Researchers disabled a gene called CCR5, which in its intact form helps HIV enter cells. Preliminary reports suggest the researchers succeeded in changing only one of the two copies of the gene in the other twin, which is not enough for HIV resistance.
Did the twin with the alteration receive a better version of the gene than she would have otherwise been born with? No, said Hank Greely, director of the Centre for Law and the Biosciences at Stanford University. “CCR5 is found in just about all mammals.”It’s probably doing something useful. We don’t know all the risks of disabling it, but in his view, the benefits are “small to nonexistent.” The benefit of the modified gene would vanish along with HIV, but its downsides would remain.

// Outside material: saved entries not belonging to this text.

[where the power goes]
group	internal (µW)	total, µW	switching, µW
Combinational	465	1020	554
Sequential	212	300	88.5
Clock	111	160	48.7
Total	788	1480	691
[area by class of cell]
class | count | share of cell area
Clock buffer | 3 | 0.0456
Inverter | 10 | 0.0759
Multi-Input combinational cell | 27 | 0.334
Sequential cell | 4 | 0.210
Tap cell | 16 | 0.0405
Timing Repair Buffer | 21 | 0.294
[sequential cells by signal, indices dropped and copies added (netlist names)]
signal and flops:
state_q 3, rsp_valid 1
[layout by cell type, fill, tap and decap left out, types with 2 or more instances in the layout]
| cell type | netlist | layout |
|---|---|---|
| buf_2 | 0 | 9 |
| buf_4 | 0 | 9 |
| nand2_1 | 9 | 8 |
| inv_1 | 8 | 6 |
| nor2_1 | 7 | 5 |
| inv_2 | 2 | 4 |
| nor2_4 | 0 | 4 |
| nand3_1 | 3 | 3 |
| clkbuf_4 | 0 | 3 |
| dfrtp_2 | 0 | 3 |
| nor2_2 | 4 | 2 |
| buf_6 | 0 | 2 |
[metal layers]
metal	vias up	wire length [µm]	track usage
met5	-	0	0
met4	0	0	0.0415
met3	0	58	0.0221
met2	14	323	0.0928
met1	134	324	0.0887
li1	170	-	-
`src/hdl/bfa_pkg.sv`:
```
package bfa_pkg;

	// Width of one bitmap word and of the counters.
	localparam int WORD_BITS = 64;
	localparam int COUNT_W = 17;
	localparam logic [COUNT_W-1:0] COUNT_MAX = '1;

	// Operation codes carried by an input item.
	typedef enum logic [1:0] {
		OP_ALLOC   = 2'd0,
		OP_FREE    = 2'd1,
		OP_RELEASE = 2'd2,
		OP_RESERVE = 2'd3
	} op_t;

	// Result status codes.
	typedef enum logic [1:0] {
		ST_OK     = 2'd0,
		ST_OOM    = 2'd1,
		ST_REJECT = 2'd2,
		ST_DOUBLE = 2'd3
	} status_t;

	// Controller states.
	typedef enum logic [2:0] {
		S_CLEAR,
		S_IDLE,
		S_SCAN,
		S_CHECK,
		S_RESP
	} state_t;

	// Commands from the controller to the datapath.
	typedef struct packed {
		logic accept;
		logic check;
		logic scan;
		logic clear;
		logic load_out;
	} bfa_cmd_t;

	// Status from the datapath to the controller.
	typedef struct packed {
		logic req_alloc;
		logic word_full;
		logic scan_last;
		logic clear_last;
	} bfa_stat_t;

endpackage

```
`src/hdl/bfa_dp.sv`:
```
module bfa_dp import bfa_pkg::*; #(
	parameter int FRAME_COUNT = 65536,
	localparam int MAP_WORDS = (FRAME_COUNT + WORD_BITS - 1) / WORD_BITS,
	localparam int WORD_W = (MAP_WORDS > 1) ? $clog2(MAP_WORDS) : 1
) (
	input  logic                 clk,
	input  logic                 arst_n,
	input  bfa_cmd_t             cmd,
	output bfa_stat_t            stat,
	input  logic [1:0]           operation,
	input  logic [19:0]          frame_number,
	output logic [1:0]           status,
	output logic [15:0]          granted_frame,
	output logic [COUNT_W-1:0]   free_count,
	output logic [COUNT_W-1:0]   total_count,
	output logic                 ram_wr_en,
	output logic [WORD_W-1:0]    ram_wr_addr,
	output logic [WORD_BITS-1:0] ram_wr_data,
	output logic                 ram_rd_en,
	output logic [WORD_W-1:0]    ram_rd_addr,
	input  logic [WORD_BITS-1:0] ram_rd_data
);

	localparam logic [WORD_W-1:0] LAST_WORD = WORD_W'(MAP_WORDS - 1);
	localparam logic [20:0] FRAME_LIMIT = 21'(FRAME_COUNT);

	op_t                  op_q;
	logic [19:0]          frame_q;
	logic [WORD_W-1:0]    hint_q;
	logic [WORD_W-1:0]    scan_addr_q;
	logic [WORD_W-1:0]    scan_left_q;
	logic [WORD_W-1:0]    clr_addr_q;
	logic [COUNT_W-1:0]   free_q;
	logic [COUNT_W-1:0]   total_q;
	status_t              res_status_q;
	logic [15:0]          res_granted_q;

	logic [13:0]          req_word;
	logic [13:0]          item_word;
	logic [WORD_W-1:0]    req_addr;
	logic [WORD_W-1:0]    item_addr;
	logic [WORD_W-1:0]    scan_next;
	logic [WORD_BITS-1:0] word_inc;
	logic [WORD_BITS-1:0] zero_onehot;
	logic [WORD_BITS-1:0] word_alloc;
	logic [5:0]           zero_idx;
	logic [25:0]          alloc_frame;
	logic [WORD_BITS-1:0] bit_mask;
	logic                 bit_used;
	logic                 out_of_range;
	logic                 word_full;

	// Check-stage decisions.
	logic                 chk_write;
	logic [WORD_BITS-1:0] chk_word;
	logic [COUNT_W-1:0]   chk_free;
	logic [COUNT_W-1:0]   chk_total;
	status_t              chk_status;

	function automatic logic [COUNT_W-1:0] count_up(input logic [COUNT_W-1:0] c);
		return (c == COUNT_MAX) ? COUNT_MAX : c + COUNT_W'(1);
	endfunction

	function automatic logic [COUNT_W-1:0] count_down(input logic [COUNT_W-1:0] c);
		return (c == '0) ? '0 : c - COUNT_W'(1);
	endfunction

	// Word addresses of the incoming and the held frame.
	assign req_word  = frame_number[19:6];
	assign item_word = frame_q[19:6];
	assign req_addr  = req_word[WORD_W-1:0];
	assign item_addr = item_word[WORD_W-1:0];
	assign scan_next = (scan_addr_q == LAST_WORD) ? '0 : scan_addr_q + WORD_W'(1);

	// Lowest free bit of the word under scan: adding one sets it.
	assign word_full   = (ram_rd_data == '1);
	assign word_inc    = ram_rd_data + WORD_BITS'(1);
	assign zero_onehot = ~ram_rd_data & word_inc;
	assign word_alloc  = ram_rd_data | word_inc;

	always_comb begin
		zero_idx = '0;
		for (int i = 0; i < WORD_BITS; i++) begin
			if (zero_onehot[i]) begin
				zero_idx = zero_idx | 6'(i);
			end
		end
	end

	assign alloc_frame = 26'({scan_addr_q, zero_idx});

	// Single-frame operations on the word read for the held item.
	assign bit_mask     = WORD_BITS'(1) << frame_q[5:0];
	assign bit_used     = ram_rd_data[frame_q[5:0]];
	assign out_of_range = ({1'b0, frame_q} >= FRAME_LIMIT);

	always_comb begin
		chk_write  = 1'b0;
		chk_word   = ram_rd_data;
		chk_free   = free_q;
		chk_total  = total_q;
		chk_status = ST_OK;
		if (out_of_range) begin
			chk_status = ST_REJECT;
		end else begin
			unique case (op_q)
				OP_FREE: begin
					if (frame_q == '0) begin
						chk_status = ST_REJECT;
					end else if (!bit_used) begin
						chk_status = ST_DOUBLE;
					end else begin
						chk_write = 1'b1;
						chk_word  = ram_rd_data & ~bit_mask;
						chk_free  = count_up(free_q);
					end
				end
				OP_RELEASE: begin
					if (bit_used) begin
						chk_write = 1'b1;
						chk_word  = ram_rd_data & ~bit_mask;
						chk_free  = count_up(free_q);
						chk_total = count_up(total_q);
					end
				end
				OP_RESERVE: begin
					if (!bit_used) begin
						chk_write = 1'b1;
						chk_word  = ram_rd_data | bit_mask;
						chk_free  = count_down(free_q);
					end
				end
				default: begin
					chk_status = ST_REJECT;
				end
			endcase
		end
	end

	// Memory port control.
	always_comb begin
		ram_rd_en   = cmd.accept | (cmd.scan & word_full & ~stat.scan_last);
		ram_rd_addr = cmd.accept ? ((op_t'(operation) == OP_ALLOC) ? hint_q : req_addr)
		                         : scan_next;
		ram_wr_en   = cmd.clear | (cmd.check & chk_write) | (cmd.scan & ~word_full);
		ram_wr_data = '1;
		ram_wr_addr = clr_addr_q;
		if (cmd.check) begin
			ram_wr_data = chk_word;
			ram_wr_addr = item_addr;
		end else if (cmd.scan) begin
			ram_wr_data = word_alloc;
			ram_wr_addr = scan_addr_q;
		end
	end

	// Status toward the controller.
	assign stat.req_alloc  = (op_t'(operation) == OP_ALLOC);
	assign stat.word_full  = word_full;
	assign stat.scan_last  = (scan_left_q == '0);
	assign stat.clear_last = (clr_addr_q == LAST_WORD);

	// Item registers.
	always_ff @(posedge clk) begin
		if (cmd.accept) begin
			op_q    <= op_t'(operation);
			frame_q <= frame_number;
		end
	end

	// Control and count registers.
	always_ff @(posedge clk or negedge arst_n) begin
		if (!arst_n) begin
			hint_q        <= '0;
			scan_addr_q   <= '0;
			scan_left_q   <= '0;
			clr_addr_q    <= '0;
			free_q        <= '0;
			total_q       <= '0;
			res_status_q  <= ST_OK;
			res_granted_q <= '0;
		end else begin
			if (cmd.clear) begin
				clr_addr_q <= clr_addr_q + WORD_W'(1);
			end
			if (cmd.accept) begin
				scan_addr_q <= hint_q;
				scan_left_q <= LAST_WORD;
			end
			if (cmd.check) begin
				free_q        <= chk_free;
				total_q       <= chk_total;
				res_status_q  <= chk_status;
				res_granted_q <= '0;
			end
			if (cmd.scan) begin
				if (!word_full) begin
					hint_q        <= scan_addr_q;
					free_q        <= count_down(free_q);
					res_status_q  <= ST_OK;
					res_granted_q <= alloc_frame[15:0];
				end else if (stat.scan_last) begin
					res_status_q  <= ST_OOM;
					res_granted_q <= '0;
				end else begin
					scan_addr_q <= scan_next;
					scan_left_q <= scan_left_q - WORD_W'(1);
				end
			end
		end
	end

	// Output payload register.
	always_ff @(posedge clk) begin
		if (cmd.load_out) begin
			status        <= res_status_q;
			granted_frame <= res_granted_q;
			free_count    <= free_q;
			total_count   <= total_q;
		end
	end

endmodule

```
`config.mk`:
```
export PLATFORM = sky130hd
export DESIGN_NAME = bfa_dp
export DESIGN_NICKNAME = d
export VERILOG_FILES = /design/src/hdl/bfa_pkg.sv /design/src/hdl/bfa_dp.sv
export SDC_FILE = /design/constraint.sdc
export NUM_CORES = 1
export LEC_CHECK = 0
export BUFFER_PORTS_ARGS = -buffer_cell sky130_fd_sc_hd__clkbuf_2
export CORE_ASPECT_RATIO = 0.5
export CORE_MARGIN = 4
export CORE_UTILIZATION = 39
export CTS_BUF_LIST = sky130_fd_sc_hd__clkbuf_16
export DETAILED_ROUTE_END_ITERATION = 8
export PLACE_DENSITY_LB_ADDON = 0.12
export SLEW_MARGIN = 20
export SYNTH_ARGS = -nofsm -noshare
export SYNTH_HDL_FRONTEND = slang
export SYNTH_SLANG_ARGS = --single-unit
```
`constraint.sdc`:
```
create_clock -name clk -period 6.97 [get_ports clk]
set_clock_uncertainty 0.1 [all_clocks]
set_input_delay 1.394 -clock clk [delete_from_list [all_inputs] [get_ports clk]]
set_output_delay 1.394 -clock clk [all_outputs]
set_load 0.01 [all_outputs]
```
==> run summary, run 1 <==
outcome: complete, no violations
cell taking the most area after synthesis: dfrtp_1
CP Max Fanout: 12
num rows: 45
Syn Nets: 1,562
layout cell share with drive strength beyond 1: 21.1%
leak pwr: 5.73 nW
CTS tree: done
CTS clk-pin slew, worst paths: 80 ps
commonest non-fill, non-tap cell in the layout: clkbuf_2
die area: 0.0344 mm²
Simple-Gate Fraction of Synth Area: 26.2%
main combinational cell family by area after synthesis: simple AND/OR/NAND/NOR gates
worst vdd ir: 0.163 mV
CP Launch Type: input pin
Clock Path Buffers: 2
PortBufs: 234
Die Span Y: 133 µm
H-Tree Depth: 4
ys flop type: dfrtp_1
initial antenna violation count: 1
Slowest-stage cell, CP: or3_1
largest net degree at the start of global routing: 72
WP data arrival: 4690 ps
Filler cells: 3,025
Post-synth ARST share: 55.4%
Clk Latency, worst-skew pair: 460 ps
Crit path buffers/inverters: 2
post-synthesis mux area share: 5.20%
CP Cell Sequence: clkbuf_2, mux4_2, nor2b_1, a2111oi_1, nor4_1, a21oi_2, nand3_2, or3_1, o311ai_0, clkbuf_2
dpl hpwl: 42.4 mm
Period Utilization, post-route: 88.7%
GPL Wtd Cong: 1.04
CTS sink cnt: 166
Starting Density: 39.9%
vias in the first global route: 13,100
final-report hold violation count: 0
detailed-route via count: 13,700
Placement Setup Slack: 906 ps
Syn Inst Count: 1,463
CP top delay family: compound AO/OA/AOI/OAI gates
adder-cell share of the synthesized area: 0.614%
Period minus WS final: 6180 ps
wire length of the first global-routing pass: 83.5 mm
syn_area_per_cell: 8.36 µm²
total congestion overflow: 0
DP Area: 0.0137 mm²
Routed wire per std cell: 27.3 µm
endpoints failing setup: 0
I/O pin count: 235
first drt pass iteration count: 6
Root Driver: clkbuf_16
NumNets Final: 1,737
crit path setup slack, layout: 787 ps
Post-synth EDFFs: 74
die width: 258 µm
compound-gate portion of the synthesized area: 23.8%
share of the synthesized area in the top cell type: 18.8%
CORE AREA: 0.0306 mm²
post-route cell area: 0.0143 mm²
flops & latches, synth: 166
Area growth syn-to-layout: 17.1%
max_cap viols: 0
Worst-Margin Slew: 1130 ps
Syn. warnings: 0
Total Neg Setup Slack: 0 ps
Critical Path End Type: output pin
most frequent cells in the layout: clkbuf_2 (233), nand2_1 (189), a21oi_1 (114), o21ai_0 (94), dfrtp_1 (92)
RSZ-0062 raised after global routing: no
post-synthesis sequential area ratio: 37.0%
# hold bufs at CTS: 0
total CTS buffers: 17
Slowest Stage Delay on Critical Path: 660 ps
fmax: 162 MHz
post-synth cell types: 89
Pwr Density: 208 mW/mm²
critical path class: input pin to output pin
Synth Area in XOR/XNOR: 2.15%
Max Slew Vio Count: 0
Synth Cell Area: 0.0122 mm²
synth top area cells: dfrtp_1 (19%), edfxtp_1 (18%), nand2_1 (5.8%)
DRT iter0 DRCs: 2,045
WL final: 56.6 mm
Max-slew headroom: 24.4%
vias per cell: 6.62
Total GRT Usage: 31.7%
Most Frequent Cell on Critical Path: clkbuf_2
class of the worst hold path: register to register
# resized after CTS: 0
final core utilization: 46.7%
postcts setup bufs: 0
critical path data required time: 5480 ps
post-route ant nets: 0
DRC: 0
-- report_power, final --
| group | leakage [nW] | switching, W | total (W) | internal [W] |
|---|---|---|---|---|
| registers | 1.93 | 0.000150 | 0.00130 | 0.00115 |
| logic | 3.53 | 0.000471 | 0.000737 | 0.000267 |
| clock network | 0.272 | 0.000447 | 0.000948 | 0.000500 |
-- synthesized netlist by cell type, types with 25 or more instances --
| library cell | instances |
|---|---|
| nand2_1 | 189 |
| a21oi_1 | 114 |
| o21ai_0 | 94 |
| dfrtp_1 | 92 |
| clkbuf_1 | 87 |
| nand3_1 | 80 |
| edfxtp_1 | 74 |
| nor2_1 | 74 |
| nor3_1 | 40 |
| nand4_1 | 38 |
| a31oi_1 | 32 |
| inv_1 | 32 |
| mux2i_1 | 32 |
| or3_1 | 30 |
| o31ai_1 | 27 |
| and3_1 | 26 |
| o22ai_1 | 25 |
-- stage by stage --
step                cells  hold WS, ps  power, W
finish               2075          348   0.00298
detailed placement   2042          339   0.00203
global placement     2042          336   0.00202
global route         2074          371   0.00311
CTS                  2074          351   0.00298
floorplan            1463          323   0.00171
-- state kept, by name, summed over array words and instances (netlist names), 16 cells and up --
| register | count |
|---|---|
| total_count | 17 |
| granted_frame | 16 |
| total_q | 17 |
| free_count | 17 |
| free_q | 17 |
| frame_q | 20 |
| res_granted_q | 16 |
-- worst reg2reg max path: cells and delay by family, from the launching register on --
kind	cells	cell delay, ps
AO/OA/AOI/OAI	6	2070
buffers and inverters	2	660
flip-flops	1	970
multiplexers	1	510
AND/OR/NAND/NOR	1	150
-- path summary, 6_finish.rpt --
check / endpoint / from / cells past startpoint / slack [ps]
setup / recovery: ram_wr_data[47] / ram_rd_data[38] / 10 / 790
hold / removal: granted_frame[15] / res_granted_q[15] / 0 / 350
setup reg to reg: free_q[11] / frame_q[0] / 10 / 2410
hold reg to reg: granted_frame[15] / res_granted_q[15] / 0 / 350
max in group asynchronous: scan_left_q[0] / arst_n / 2 / 4750
min in group asynchronous: total_q[6] / arst_n / 1 / 840
-- area by class of cell --
class	instances	area, µm²	area share, %
repair buffers	274	1470	10.3
clock inverters	15	144	1.00
clock buffers	17	425	2.97
diodes	1	2.50	0.0175
multi-input cells	1145	7090	49.5
flip-flops and latches	166	4520	31.6
inverters	34	128	0.891
well taps	423	529	3.70
-- routing by layer --
layer | up-vias | global-route usage [%] | routed length (µm)
li1 | 5959 | - | -
met1 | 6706 | 41.9 | 23100
met2 | 899 | 49.0 | 24800
met3 | 177 | 9.63 | 6200
met4 | 0 | 12.4 | 2530
met5 | - | 0 | 0
-- logic make-up after synthesis --
group	count (synthesis)
simple gates	614
mux	47
fa+ha+maj	6
compound gates	448
buf+inv	152
xor+xnor	30
flops	166
Note: power is estimated with default switching activity, not from simulation.
==> run 2, diff against run 1 <==
--- a/config.mk
+++ b/config.mk
@@ -6,7 +6,6 @@
 export NUM_CORES = 1
 export LEC_CHECK = 0
 export BUFFER_PORTS_ARGS = -buffer_cell sky130_fd_sc_hd__clkbuf_2
-export CORE_ASPECT_RATIO = 0.5
 export CORE_MARGIN = 4
 export CORE_UTILIZATION = 39
 export CTS_BUF_LIST = sky130_fd_sc_hd__clkbuf_16
==> run 2 against run 1 <==
  * Final cell count decreased by 1.7%
  * Critical path depth increased by 1
  * First-iteration DRC count decreased by 19%
  * Die area decreased by 0.50%
  * Critical endpoint is now ram_wr_data[49]
==> run summary, run 2 (synthesis results as in run 1) <==
Largest register FFs: 20
worst hold path endpoint: granted_frame[12]
Clock Path Buffers: 2
Die Span Y: 185 µm
Worst-Margin Slew: 1170 ps
Total GRT Usage: 32.0%
Crit path buffers/inverters: 3
first drt pass iteration count: 6
Max-slew headroom: 21.9%
Starting Density: 39.8%
initial antenna violation count: 2
M2 GR Usage: 48.1%
# hold bufs at CTS: 0
PortBufs: 234
final-report hold violation count: 0
r2r setup slk: 2420 ps
wire length of the first global-routing pass: 83.1 mm
Area growth syn-to-layout: 16.9%
die width: 185 µm
Critical Path End Type: output pin
Biggest register: frame_q
worst vdd ir: 0.177 mV
post-route ant nets: 0
DRC: 0
hold path depth: 0
DRT iter0 DRCs: 1,663
crit path setup slack, layout: 578 ps
critical path class: input pin to output pin
CP top delay family: compound AO/OA/AOI/OAI gates
die area: 0.0343 mm²
most frequent cells in the layout: clkbuf_2 (233), nand2_1 (189), a21oi_1 (114), o21ai_0 (94), dfrtp_1 (92)
fmax: 156 MHz
WL final: 56.3 mm
CTS clk-pin slew, worst paths: 80 ps
Slowest Stage Delay on Critical Path: 670 ps
detailed-route via count: 13,500
total CTS buffers: 17
vias per cell: 6.61
Slowest-stage cell, CP: or3_1
Period Utilization, post-route: 91.7%
leak pwr: 5.73 nW
outcome: complete, no violations
CP Launch Type: input pin
postcts setup bufs: 0
min-delay src: res_granted_q[12]
CTS sink cnt: 166
critical path data required time: 5480 ps
CORE AREA: 0.0307 mm²
Period minus WS final: 6390 ps
GPL Wtd Cong: 0.978
num rows: 64
layout cell share with drive strength beyond 1: 21.0%
class of the worst hold path: register to register
gr busiest metal: met2
Routed wire per std cell: 27.6 µm
Root Driver: clkbuf_16
Pwr Density: 212 mW/mm²
CP Max Fanout: 12
max_cap viols: 0
dpl hpwl: 42.4 mm
R2R cell count: 10
end of the worst register-to-register path: free_q[2]
I/O pin count: 235
Max Slew Vio Count: 0
CP Cell Sequence: clkbuf_2, mux4_2, nor2b_1, a2111oi_1, buf_4, nor4_1, a21oi_2, nand3_2, or3_1, o31ai_1, clkbuf_2
CTS tree: done
total congestion overflow: 0
RR Startpoint: frame_q[0]
Most Frequent Cell on Critical Path: clkbuf_2
RSZ-0062 raised after global routing: no
# resized after CTS: 0
GR Layer Usage met3: 7.52%
commonest non-fill, non-tap cell in the layout: clkbuf_2
H-Tree Depth: 4
Placement Setup Slack: 737 ps
largest net degree at the start of global routing: 72
met1 GRT Util: 45.1%
vias in the first global route: 12,900
Clk Latency, worst-skew pair: 440 ps
Total Neg Setup Slack: 0 ps
WP data arrival: 4900 ps
endpoints failing setup: 0
Tot Pwr: 0.00303 W
Ant. Diodes: 0
NumNets Final: 1,730
run 2: changes by cell type in the layout (fill, tap and decap cells not counted), moves of 2 or more:
cell	previous run	this run
buf_4	41	34
clkinv_8	0	4
inv_6	5	0
clkinvlp_4	4	0
inv_8	2	7
clkinv_4	1	3
run 2: area by class of cell:
cell class	instances	area (µm²)
fill	3077	16400
multi-input combinational	1145	7110
sequential	166	4520
timing repair buffer	267	1420
tap	396	495
clock buffer	17	425
clock inverter	15	200
inverter	34	128
run 2: worst register-to-register path, stage by stage (launching register included):
cell and delay [ps]:
edfxtp_1 1010, buf_4 280, mux4_2 500, nor2b_1 150, a211o_1 290, a21oi_1 280
o211ai_1 490, buf_4 400, a21boi_1 660, a221oi_1 170, a21oi_1 170
run 2: power by group:
part / leakage (nW) / internal, W / total, W / switching (W)
sequential: 1.93 / 0.00115 / 0.00131 / 0.000162
clock: 0.306 / 0.000523 / 0.000999 / 0.000476
combinational: 3.50 / 0.000265 / 0.000728 / 0.000463
run 2: worst max path at each step:
stage                          startpoint  slack, ps  depth (start not counted)              end
after floorplan            ram_rd_data[0]       1560                          9  ram_wr_data[41]
after global placement    ram_rd_data[38]        700                         11  ram_wr_data[49]
after detailed placement  ram_rd_data[36]        740                         11  ram_wr_data[49]
after CTS                 ram_rd_data[36]        730                         11  ram_wr_data[49]
after global routing           frame_q[0]        440                          9  ram_wr_data[46]
final                     ram_rd_data[36]        580                         11  ram_wr_data[49]
run 2: stage by stage:
stage          hold slack (ps)  utilization [%]  area, µm²  instances
3_5_place_dp               331             44.5      13700       2008
2_1_floorplan              323                -      12200       1463
5_1_grt                    363             46.5      14300       2040
6_report                   352             46.5      14300       2040
3_3_place_gp               332             44.4      13700       2008
4_1_cts                    349             46.5      14300       2040
run 2: routing by layer:
metal	vias up	share of wire, %
li1	5947	-
met1	6612	42
met2	777	44
met3	149	9.9
met4	2	4.1
met5	-	0.023
==> run 3, diff against run 2 <==
--- a/config.mk
+++ b/config.mk
@@ -6,10 +6,14 @@
 export NUM_CORES = 1
 export LEC_CHECK = 0
 export BUFFER_PORTS_ARGS = -buffer_cell sky130_fd_sc_hd__clkbuf_2
+export CELL_PAD_IN_SITES_DETAIL_PLACEMENT = 0
+export CELL_PAD_IN_SITES_GLOBAL_PLACEMENT = 1
 export CORE_MARGIN = 4
 export CORE_UTILIZATION = 39
 export CTS_BUF_LIST = sky130_fd_sc_hd__clkbuf_16
 export DETAILED_ROUTE_END_ITERATION = 8
+export GPL_TIMING_DRIVEN = 0
+export HOLD_SLACK_MARGIN = 0.02
 export PLACE_DENSITY_LB_ADDON = 0.12
 export SLEW_MARGIN = 20
 export SYNTH_ARGS = -nofsm -noshare
==> run 3 against run 2 <==
  * Hold slack lost 3.1 ps
  * Register-to-register slack about the same
  * Clock power is 3.7% lower
  * Global-route usage up 2.4 points
  * Non-clock buffer count increased by 71
  * Die area unchanged
  * Count of clock-buffer cells in the layout unchanged
  * Final cell count grew 3.6%
  * Power increased by 0.24%
  * Final area grew 1.1%
  * Largest cell class unchanged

Maybe the perfection misconception stems from the ease with which scientists can improve plants and animals through genetic engineering. How could this kind of “improvement” apply to humans unless someone is thinking of us as a commodity? Only in dystopian stories does anyone use genetic modification to make people in some way better able to serve corporations or the state.
There are some legitimately bad genes, and scientists are working on so-called gene therapy to help people who’ve inherited them. But there are already safe ways for genetic diseases to be avoided, rather than edited. If people want to have children biologically and know they carry a mutation that puts their offspring at risk for a serious genetic disease, they can opt for something called pre-implantation diagnosis. This is genetic testing of embryos produced to ensure only ones without the deleterious mutation are implanted.

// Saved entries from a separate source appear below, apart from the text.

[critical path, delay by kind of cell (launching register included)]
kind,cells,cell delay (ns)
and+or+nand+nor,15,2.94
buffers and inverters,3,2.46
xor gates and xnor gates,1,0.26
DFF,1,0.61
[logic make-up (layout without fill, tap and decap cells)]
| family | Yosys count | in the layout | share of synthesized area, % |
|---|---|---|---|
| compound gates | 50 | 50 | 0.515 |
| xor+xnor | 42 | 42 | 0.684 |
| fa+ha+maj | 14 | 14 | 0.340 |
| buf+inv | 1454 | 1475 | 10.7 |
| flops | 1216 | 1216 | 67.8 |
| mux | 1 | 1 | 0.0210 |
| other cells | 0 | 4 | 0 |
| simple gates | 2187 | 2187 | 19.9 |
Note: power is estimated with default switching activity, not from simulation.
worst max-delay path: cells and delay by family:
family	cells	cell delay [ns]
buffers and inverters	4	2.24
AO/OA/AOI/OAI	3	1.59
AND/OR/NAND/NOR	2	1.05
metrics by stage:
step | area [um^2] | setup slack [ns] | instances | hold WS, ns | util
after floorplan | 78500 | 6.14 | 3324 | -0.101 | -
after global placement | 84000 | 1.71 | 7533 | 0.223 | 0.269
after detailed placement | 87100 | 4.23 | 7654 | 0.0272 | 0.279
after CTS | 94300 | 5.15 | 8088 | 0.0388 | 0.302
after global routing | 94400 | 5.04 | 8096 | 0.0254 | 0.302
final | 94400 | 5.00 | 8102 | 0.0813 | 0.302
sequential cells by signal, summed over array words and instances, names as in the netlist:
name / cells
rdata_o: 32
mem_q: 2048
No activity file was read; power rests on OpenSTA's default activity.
[src/design/sjf_scan.sv]
module sjf_scan (
    input  logic                       i_clk,
    input  logic                       i_rst_n,
    input  sjf_pkg::t_scan_ctl         i_ctl,
    input  sjf_pkg::t_job              i_job,
    input  logic [sjf_pkg::TIME_W-1:0] i_time,
    output sjf_pkg::t_cand             o_elig,
    output sjf_pkg::t_cand             o_fut
);
    import sjf_pkg::*;

    t_cand r_elig;
    t_cand r_fut;
    t_cand n_elig;
    t_cand n_fut;
    logic  w_arrived;
    logic  w_elig_better;
    logic  w_fut_better;

    assign w_arrived = {{(TIME_W - ARR_W){1'b0}}, i_job.arrival} <= i_time;

    // Arrived jobs: shortest burst, then earliest arrival, then lowest index
    assign w_elig_better = !r_elig.found
        || (i_job.burst < r_elig.job.burst)
        || ((i_job.burst == r_elig.job.burst) && (i_job.arrival < r_elig.job.arrival));

    // Jobs not yet arrived: earliest arrival, then shortest burst, then lowest index
    assign w_fut_better = !r_fut.found
        || (i_job.arrival < r_fut.job.arrival)
        || ((i_job.arrival == r_fut.job.arrival) && (i_job.burst < r_fut.job.burst));

    always_comb begin
        n_elig = r_elig;
        n_fut  = r_fut;
        if (i_ctl.clear) begin
            n_elig.found = 1'b0;
            n_fut.found  = 1'b0;
        end else if (i_ctl.vld && !i_ctl.done) begin
            if (w_arrived && w_elig_better) begin
                n_elig = '{found: 1'b1, idx: i_ctl.idx, job: i_job};
            end
            if (!w_arrived && w_fut_better) begin
                n_fut = '{found: 1'b1, idx: i_ctl.idx, job: i_job};
            end
        end
    end

    always_ff @(posedge i_clk) begin
        if (!i_rst_n) begin
            r_elig.found <= 1'b0;
            r_fut.found  <= 1'b0;
        end else begin
            r_elig.found <= n_elig.found;
            r_fut.found  <= n_fut.found;
        end
        r_elig.idx <= n_elig.idx;
        r_elig.job <= n_elig.job;
        r_fut.idx  <= n_fut.idx;
        r_fut.job  <= n_fut.job;
    end

    assign o_elig = r_elig;
    assign o_fut  = r_fut;

endmodule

There are rare cases where genes can be both common and seemingly undesirable. One of these is a gene called ApoE4. Scientists studying a South American hunter-gatherer group called the Tsimane found that people with ApoE4 had a lower risk of Alzheimer’s – the opposite of the effect on typical subjects – but only if they also had certain parasites. Because most Tsimane people had parasites, ApoE4 was beneficial. This opens up the possibility that in the future, scientists will have figured out how to simulate the effect of parasites, and people with one or two copies of ApoE4 will be at less risk than the rest of us.
Life on earth has been evolving for 3.8 billion years and yet our planet has yet to produce a perfect species. That won’t stop people from trying. It seems inevitable that someone will eventually try to sell people genetic tweaks to give their kids a higher IQ. Who knows? Such a thing might make some of us quicker, but probably not wiser.